To that end, they performed echocardiography — a test that uses sound waves to produce live images of the heart — in 68 children and 148 adults with FA.

This test allowed researchers to measure and calculate several parameters, including the left ventricular end-diastolic internal diameter (LVEDID), septal wall thickness (SWT), left ventricle length (LVEDL), left ventricle volume (LVEDV), relative wall thickness (RWT), left ventricle mass, and left ventricle ejection fraction (LVEF).

LVEDID measures the diameter of the left ventricle after the heart has relaxed and before its next contraction, SWT measures the thickness of the  wall that separates the right and left side of the heart. RWT is a measure of left ventricle hypertrophy (thickening). LVEF measures the amount of blood that leaves the heart each time it contracts.

Findings indicated the most common left ventricle abnormalities found in both adults and children with FA was an increase in RWT and age-normalized RWT.

They also found that in adults with FA who had normal LVEF, all variables related to the left ventricle (except for RWT) were larger in males, regardless of body surface area. Also, all left ventricle variables (except for SWT and RWT) were positively correlated with body surface area.
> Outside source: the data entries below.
**src/rtl/uart_cmd_decoder.sv**
```systemverilog
// Merges debounced buttons with single-character UART commands for control_unit,
// applies UART mode toggles to the slide switches, and echoes accepted bytes.
module uart_cmd_decoder #(
  parameter int ECHO_EN = 1
) (
  input  logic       clk,
  input  logic       reset,
  input  logic [7:0] i_rx_data,
  input  logic       i_rx_done,
  input  logic       i_btn_up,
  input  logic       i_btn_down,
  input  logic       i_btn_left,
  input  logic       i_btn_right,
  input  logic       i_sw_watch_select,
  input  logic       i_sw_edit,
  input  logic       i_tx_busy,
  output logic       o_up,
  output logic       o_down,
  output logic       o_left,
  output logic       o_right,
  output logic       o_watch_select,
  output logic       o_edit,
  output logic       o_tx_start,
  output logic [7:0] o_tx_data,
  output logic       o_cmd_err,
  output logic       o_echo_drop
);
  localparam logic ECHO = (ECHO_EN != 0);

  typedef enum logic [1:0] {IDLE, START, WAIT_BUSY, WAIT_DONE} state_t;

  state_t     state;
  logic [1:0] to_cnt;
  logic       pend_valid;
  logic [7:0] pend_data;
  logic       mode_tgl, edit_tgl;

  // Setting bit 5 folds upper case onto lower case; only the two case variants alias.
  logic [7:0] rx_lc;
  logic       is_u, is_d, is_l, is_r, is_m, is_e, is_cmd;
  logic       cmd_bad, buf_free, load, drop;
  logic       mode_nxt, edit_nxt;
  logic [7:0] echo_byte;

  assign rx_lc     = i_rx_data | 8'h20;
  assign is_u      = i_rx_done && (rx_lc == 8'h75);
  assign is_d      = i_rx_done && (rx_lc == 8'h64);
  assign is_l      = i_rx_done && (rx_lc == 8'h6C);
  assign is_r      = i_rx_done && (rx_lc == 8'h72);
  assign is_m      = i_rx_done && (rx_lc == 8'h6D);
  assign is_e      = i_rx_done && (rx_lc == 8'h65);
  assign is_cmd    = is_u | is_d | is_l | is_r | is_m | is_e;
  assign cmd_bad   = i_rx_done && !is_cmd;
  assign echo_byte = is_cmd ? i_rx_data : 8'h3F;

  // The buffer counts as free in START because its entry is handed off that cycle.
  assign buf_free  = !pend_valid || (state == START);
  assign load      = ECHO && i_rx_done && buf_free;
  assign drop      = ECHO && i_rx_done && !buf_free;

  assign mode_nxt  = mode_tgl ^ is_m;
  assign edit_nxt  = edit_tgl ^ is_e;

  always_ff @(posedge clk or posedge reset) begin
    if (reset) begin
      o_up           <= 1'b0;
      o_down         <= 1'b0;
      o_left         <= 1'b0;
      o_right        <= 1'b0;
      o_watch_select <= 1'b0;
      o_edit         <= 1'b0;
      o_tx_start     <= 1'b0;
      o_tx_data      <= 8'h00;
      o_cmd_err      <= 1'b0;
      o_echo_drop    <= 1'b0;
      mode_tgl       <= 1'b0;
      edit_tgl       <= 1'b0;
      pend_valid     <= 1'b0;
      pend_data      <= 8'h00;
      to_cnt         <= 2'd0;
      state          <= IDLE;
    end else begin
      o_up           <= i_btn_up    | is_u;
      o_down         <= i_btn_down  | is_d;
      o_left         <= i_btn_left  | is_l;
      o_right        <= i_btn_right | is_r;
      mode_tgl       <= mode_nxt;
      edit_tgl       <= edit_nxt;
      o_watch_select <= i_sw_watch_select ^ mode_nxt;
      o_edit         <= i_sw_edit ^ edit_nxt;
      o_cmd_err      <= cmd_bad;
      o_echo_drop    <= drop;
      o_tx_start     <= 1'b0;

      if (load) begin
        pend_valid <= 1'b1;
        pend_data  <= echo_byte;
      end else if (state == START) begin
        pend_valid <= 1'b0;
      end

      case (state)
        IDLE: if (ECHO && pend_valid && !i_tx_busy) begin
          state      <= START;
          o_tx_start <= 1'b1;
          o_tx_data  <= pend_data;
        end
        START: begin
          state  <= WAIT_BUSY;
          to_cnt <= 2'd0;
        end
        WAIT_BUSY: begin
          // Give up after four cycles if the transmitter never acknowledges.
          if (i_tx_busy)            state <= WAIT_DONE;
          else if (to_cnt == 2'd3)  state <= IDLE;
          else                      to_cnt <= to_cnt + 2'd1;
        end
        WAIT_DONE: if (!i_tx_busy) state <= IDLE;
        default: state <= IDLE;
      endcase
    end
  end
endmodule

```
**config.mk**
```make
export PLATFORM = sky130hd
export DESIGN_NAME = uart_cmd_decoder
export DESIGN_NICKNAME = d
export VERILOG_FILES = /design/src/rtl/uart_cmd_decoder.sv
export SDC_FILE = /design/constraint.sdc
export NUM_CORES = 1
export LEC_CHECK = 0
export BUFFER_PORTS_ARGS = -buffer_cell sky130_fd_sc_hd__buf_4
export CORE_MARGIN = 2
export CORE_UTILIZATION = 45
export DETAILED_ROUTE_END_ITERATION = 16
export PLACE_DENSITY_LB_ADDON = 0.3
export SYNTH_ARGS = -nofsm -noshare
export SYNTH_HDL_FRONTEND = slang
export SYNTH_SLANG_ARGS = --single-unit
```
**constraint.sdc**
```tcl
create_clock -name clk -period 2.15 [get_ports clk]
set_clock_uncertainty 0.2 [all_clocks]
set_input_delay 0.1075 -clock clk [delete_from_list [all_inputs] [get_ports clk]]
set_output_delay 0.1075 -clock clk [all_outputs]
set_load 0.02 [all_outputs]
```
==> results.txt, run 1 <==
Power Dens Cells -> 856 mW/mm2
Final HPWL DP -> 1730 um
Critical path peak fanout -> 4
Maxcap violations -> 0
Min Hold Slack -> 32.2 ps
Grt ovf -> 0
RSZ-0062 raised after global routing -> no
DR vias -> 983
DR WL/cell -> 13.4 um
Tot Pwr -> 1.59 mW
Diode count -> 0
Initial antenna violation count -> 0
Post-route setup TNS -> 0 ps
Crit path time final -> 2070 ps
H-tree Lvls -> 2
TritonCTS clock tree -> built
DP Worst Slack -> 432 ps
Clk Tree Root Cell -> clkbuf_4
Register area share after synthesis -> 0.609
Worst Setup SP -> i_rx_data[1]
Core Area -> 0.00276 mm2
Vias in the first global route -> 986
Largest net degree at the start of global routing -> 33
Hold Vio Cnt, Final -> 0
Yosys reg bits -> 32
Peak supply drop -> 0.666 mV
Slew headroom -> 0.741
First-pass GRT wire length -> 4510 um
Gpl congestion -> 0.746
Netlist Area Pre-Place -> 0.00132 mm2
Buffers added on ports -> 34
TritonCTS buffer count -> 5
DRT Pass-1 Iters -> 4
Critical path class -> in -> reg
# nets final -> 180
Post-Syn Nets -> 122
Hold Path Origin -> i_rx_data[4]
Chip Width -> 58.1 um
Yosys warning total -> 0
DRT iter0 DRCs -> 24
Post-DRT Antenna Nets -> 0
Pleak -> 0.860 nW
Routed WL -> 2590 um
Worst-Margin Slew -> 389 ps
F_max -> 482 MHz
Share of cells above drive strength 1 -> 0.383
Clock transition at path regs -> 90 ps
Clk_lat worst skew -> 320 ps
P&R area growth vs syn -> 41.5%
DRC viols -> 0
Worst setup EP type -> flip-flop
Worst Hold Class -> in -> reg
Period utilization -> 0.965
Slew Viols, Final -> 0
Mapped Cells -> 103
FF-to-FF Start -> state[1]$_DFFE_PP0P_
Clock sink count -> 32
Critical Path AT -> 2140 ps
Run status -> completed
Gr usage total -> 0.184
Die ar. -> 0.00337 mm2
Vias per cell -> 5.09
Synth Area per Inst -> 12.8 um2
Startpoint types -> input port
Final setup fails -> 0
Num rows -> 19
Setup ws final -> 75.6 ps
Post-synth cell types -> 30
Worst EP required -> 2210 ps
Die span in y -> 58.1 um
Ports -> 35
CTS Buffer Depth -> 2
Starting Density -> 0.477
[through the flow]
| step | area (um2) | utilization | cells |
|---|---|---|---|
| after floorplan | 1320 | - | 103 |
| after global placement | 1620 | 0.589 | 168 |
| after CTS | 1850 | 0.672 | 193 |
| after detailed placement | 1620 | 0.589 | 168 |
| after global routing | 1860 | 0.675 | 193 |
| final | 1860 | 0.675 | 193 |
[kinds of logic (layout without fill, tap and decap cells)]
logic type	count (synthesis)	in the layout	share of synthesized area
xor+xnor	4	4	0.0438
mux	10	10	0.0847
compound gates	19	19	0.101
buf+inv	9	68	0.0276
fa+ha+maj	1	1	0.00951
simple gates	28	28	0.125
flops	32	32	0.609
[routing by layer]
metal	GRT usage	wire length, um	vias up
met2	0.292	1360	29
met1	0.229	1070	475
met3	0.0647	120	4
li1	-	-	475
met4	0.0797	45	0
met5	0	0	-
[cells in the mapped netlist]
library cell	count	area, um2
buf_2	2	10.0
nor3b_1	2	15.0
inv_1	6	22.5
dfrtp_1	32	801
a41o_1	1	10.0
nor2b_1	2	12.5
nand3b_1	1	7.51
nor2_1	11	41.3
or3b_4	1	11.3
o21ai_0	3	15.0
a21oi_2	1	8.76
o31a_1	1	8.76
nor4b_1	1	8.76
nor3_1	1	5.00
clkbuf_1	1	3.75
nor4_4	1	21.3
ha_1	1	12.5
xor3_1	1	23.8
nand2_1	6	22.5
a31o_2	2	17.5
nor4_2	1	12.5
xor2_2	1	16.3
mux2i_1	1	10.0
mux2_2	9	101
a31oi_1	6	37.5
nand2b_1	1	6.26
xor2_1	2	17.5
a21o_1	3	22.5
o21bai_1	1	7.51
a21oi_1	1	5.00
[where the power goes]
group	switching, mW	internal, mW
Sequential	0.0823	0.702
Combinational	0.226	0.236
Clock	0.184	0.161
Total	0.493	1.10
[timing repair]
action | CTS | global route
endpoints found under the hold margin | 51 | 0
resized for setup | 0 | 2
setup buffers | 0 | 0
setup endpoints to repair | 0 | 3
hold buffers | 17 | 0
[layout by cell type (no fill, tap or decap), types with 2 or more instances in the layout]
master,Yosys,layout
clkbuf_4,0,5
o21ai_0,3,3
buf_4,0,37
mux2_2,9,9
dlygate4sd3_1,0,17
dfrtp_1,32,32
xor2_1,2,2
a31oi_1,6,6
nor2_1,11,10
clkbuf_1,1,2
nor2b_1,2,2
a21o_1,3,3
inv_1,6,6
a31o_2,2,2
nand2_1,6,6
[worst max-delay path: stages]
cell and delay [ps]:
dlygate4sd3_1 540, buf_4 150, or3b_4 430, nor2_2 200, a31o_2 180, dlygate4sd3_1 530
[layout make-up]
class                      count  area, um2
sequential                    32        801
fill                         223        897
multi-input combinational     62        492
inverter                       6       22.5
tap                           31       38.8
timing repair buffer          54        448
clock buffer                   8       58.8
[sequential cells by signal (all words and copies together) (netlist names)]
name,flops
o_tx_data,8
pend_data,8
state,2
to_cnt,2
edit_tgl,1
mode_tgl,1
o_cmd_err,1
o_down,1
o_echo_drop,1
o_edit,1
o_left,1
o_right,1
o_tx_start,1
o_up,1
o_watch_select,1
pend_valid,1
[worst paths after layout]
path / endpoint / slack, ps / cells past startpoint
max: o_left$_DFF_PP0_ / 80 / 6
min: pend_data[4]$_DFFE_PP0P_ / 30 / 4
max reg2reg: o_tx_data[0]$_DFFE_PP0P_ / 510 / 3
min reg2reg: edit_tgl$_DFF_PP0_ / 280 / 1
max in group asynchronous: to_cnt[1]$_DFFE_PP0P_ / 1250 / 4
min in group asynchronous: state[1]$_DFFE_PP0P_ / 220 / 4
(Power assumes the default switching activity.)
==> inputs of run 2 (changes only) <==
--- a/config.mk
+++ b/config.mk
@@ -10,6 +10,7 @@
 export CORE_UTILIZATION = 45
 export DETAILED_ROUTE_END_ITERATION = 16
 export PLACE_DENSITY_LB_ADDON = 0.3
+export REMOVE_ABC_BUFFERS = 1
 export SYNTH_ARGS = -nofsm -noshare
 export SYNTH_HDL_FRONTEND = slang
 export SYNTH_SLANG_ARGS = --single-unit
==> run 2 against run 1 <==
  * Flip-flop and latch count unchanged
  * Power up 7.2%
  * Global-route usage up 1.8 points
  * First-iteration DRC count up 29%
==> results.txt, run 2 (synthesis gave the netlist of run 1 again) <==
Grt ovf -> 0
Final HPWL DP -> 1930 um
Cell Count, Final, Fillers Out -> 194
Critical Path AT -> 2170 ps
DRC viols -> 0
Vias per cell -> 5.15
DRT Pass-1 Iters -> 4
Min-Delay Endpoint -> mode_tgl$_DFF_PP0_
Critical path peak fanout -> 4
Routed WL -> 2910 um
Crit path cell chain -> dlygate4sd3_1, buf_4, nand3b_1, nor3b_2, a41o_1, dlygate4sd3_1
Clock sink count -> 32
Die ar. -> 0.00337 mm2
CP most frequent cell -> dlygate4sd3_1
Ports -> 35
Clk Tree Root Cell -> clkbuf_4
R2R depth -> 3
Final setup fails -> 0
P&R area growth vs syn -> 43.6%
Largest net degree at the start of global routing -> 33
Min Hold Slack -> 48.4 ps
Startpoint types -> input port
Starting Density -> 0.477
DR vias -> 999
Worst Hold Path Cells -> 4
DP Cell Count -> 168
Gr usage total -> 0.202
Final Core Density -> 0.685
DR WL/cell -> 15.0 um
TritonCTS buffer count -> 5
Clk_lat worst skew -> 330 ps
Largest registers -> o_tx_data: 8 flops, pend_data: 8 flops
Peak supply drop -> 0.797 mV
Slew headroom -> 0.726
Worst EP required -> 2220 ps
Num rows -> 19
Power Dens Cells -> 905 mW/mm2
Most frequent cells in the layout -> buf_4 (37), dfrtp_1 (32), dlygate4sd3_1 (18), nor2_1 (10), mux2_2 (9)
Maxcap violations -> 0
# nets final -> 181
DRT iter0 DRCs -> 31
H-tree Lvls -> 2
Reg2reg end -> o_tx_data[1]$_DFFE_PP0P_
Hold Path Origin -> i_rx_data[4]
Worst path slowest cell -> dlygate4sd3_1
Share of cells above drive strength 1 -> 0.387
Most common cell after layout, fill and taps aside -> buf_4
TritonCTS clock tree -> built
Vias in the first global route -> 1112
Gpl congestion -> 0.744
Postcts setup bufs -> 0
Slew Viols, Final -> 0
Worst Hold Class -> in -> reg
Core Area -> 0.00276 mm2
Period utilization -> 0.975
Run status -> completed
Clock transition at path regs -> 100 ps
Chip Width -> 58.1 um
Crit path buf inv count -> 3
Worst-Margin Slew -> 408 ps
FF-to-FF Start -> state[1]$_DFFE_PP0P_
Critical path class -> in -> reg
CP max stage delay -> 560 ps
Hold Vio Cnt, Final -> 0
Crit path time final -> 2100 ps
Initial antenna violation count -> 0
Die span in y -> 58.1 um
F_max -> 477 MHz
Diode count -> 0
Worst setup EP type -> flip-flop
Reg-to-reg slack, setup -> 480 ps
Largest delay contributor family on the critical path -> buffers and inverters
Pleak -> 0.876 nW
First-pass GRT wire length -> 5010 um
Fillers -> 211
Buffers added on ports -> 34
Post-DRT Antenna Nets -> 0
CTS Buffer Depth -> 2
==> run 2: worst max path at each step <==
stage | startpoint | to | slack (ps) | cells after the start
after floorplan | state[1]$_DFFE_PP0P_ | o_tx_data[0]$_DFFE_PP0P_ | -160 | 2
after global placement | state[1]$_DFFE_PP0P_ | o_tx_data[2]$_DFFE_PP0P_ | 530 | 3
after detailed placement | i_rx_data[7] | pend_data[0]$_DFFE_PP0P_ | 450 | 5
after CTS | i_rx_done | o_up$_DFF_PP0_ | 40 | 6
after global routing | i_rx_done | o_up$_DFF_PP0_ | -8 | 6
final | i_rx_done | o_up$_DFF_PP0_ | 50 | 6
==> run 2: tightest hold or removal path, delay by kind of cell <==
kind,cells,cell delay [ps]
xor gates and xnor gates,1,150
buffers and inverters,1,80
and+or+nand+nor,2,200
==> run 2: power by group <==
| part | switching, mW | internal [mW] |
|---|---|---|
| clock network | 0.203 | 0.244 |
| logic | 0.235 | 0.238 |
| registers | 0.0856 | 0.702 |
| total | 0.524 | 1.18 |
==> run 2: stage by stage <==
stage / TNS (ps) / worst slack (ps) / cell area (um2) / power, mW
6_report: 0 / 53.0 / 1890 / 1.71
5_1_grt: -7.95 / -7.95 / 1890 / 1.80
4_1_cts: 0 / 43.1 / 1880 / 1.71
3_5_place_dp: 0 / 449 / 1620 / 1.25
3_3_place_gp: 0 / 529 / 1620 / 1.22
2_1_floorplan: -1320 / -165 / 1300 / 1.05
==> run 2: layer usage <==
layer	vias to the layer above	GRT usage	wire length, um	share of wire
met4	0	0.0698	43	0.015
met1	488	0.230	1150	0.40
li1	477	-	-	-
met2	27	0.344	1560	0.54
met5	-	0	0	0
met3	7	0.0804	156	0.054
==> run 2: area by class of cell <==
type                            instances  area [um2]  share of cell area
Sequential cell                        32         801               0.424
Multi-Input combinational cell         62         492               0.260
Timing Repair Buffer                   55         458               0.243
Clock buffer                            6        41.3              0.0219
Tap cell                               31        38.8              0.0205
Clock inverter                          2        35.0              0.0186
Inverter                                6        22.5              0.0119
==> run 2: what timing repair did <==
action	CTS	global route
hold buffers	18	0
gates resized for setup	0	2
endpoints found under the setup margin	0	3
endpoints found under the hold margin	50	0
In children with normal LVEF, SWT, left ventricle mass and length were found to be larger in males after adjusting for body surface area. In combination with sex, body surface area was positively correlated with all left ventricle variables, except for SWT and RWT.

Altogether the findings indicated that “sex and body size are important determinants of most other LV [left ventricle] structural variables in both children and adults,” researchers wrote.

After adjusting for sex and body surface area, GAA1 in adults was found to be positively correlated with SWT and RWT, but not left ventricle mass. In addition, in adults GAA1 inversely correlated with LVEDID, LVEDL, and LVEDV.

However, no correlations between GAA1 and any of the left ventricle variables were found in children with the disease.

Researchers concluded that “increased genetic severity is associated with a smaller left ventricle and increased LV wall thickness in adults, but not associated with LV size or wall thickness in children.”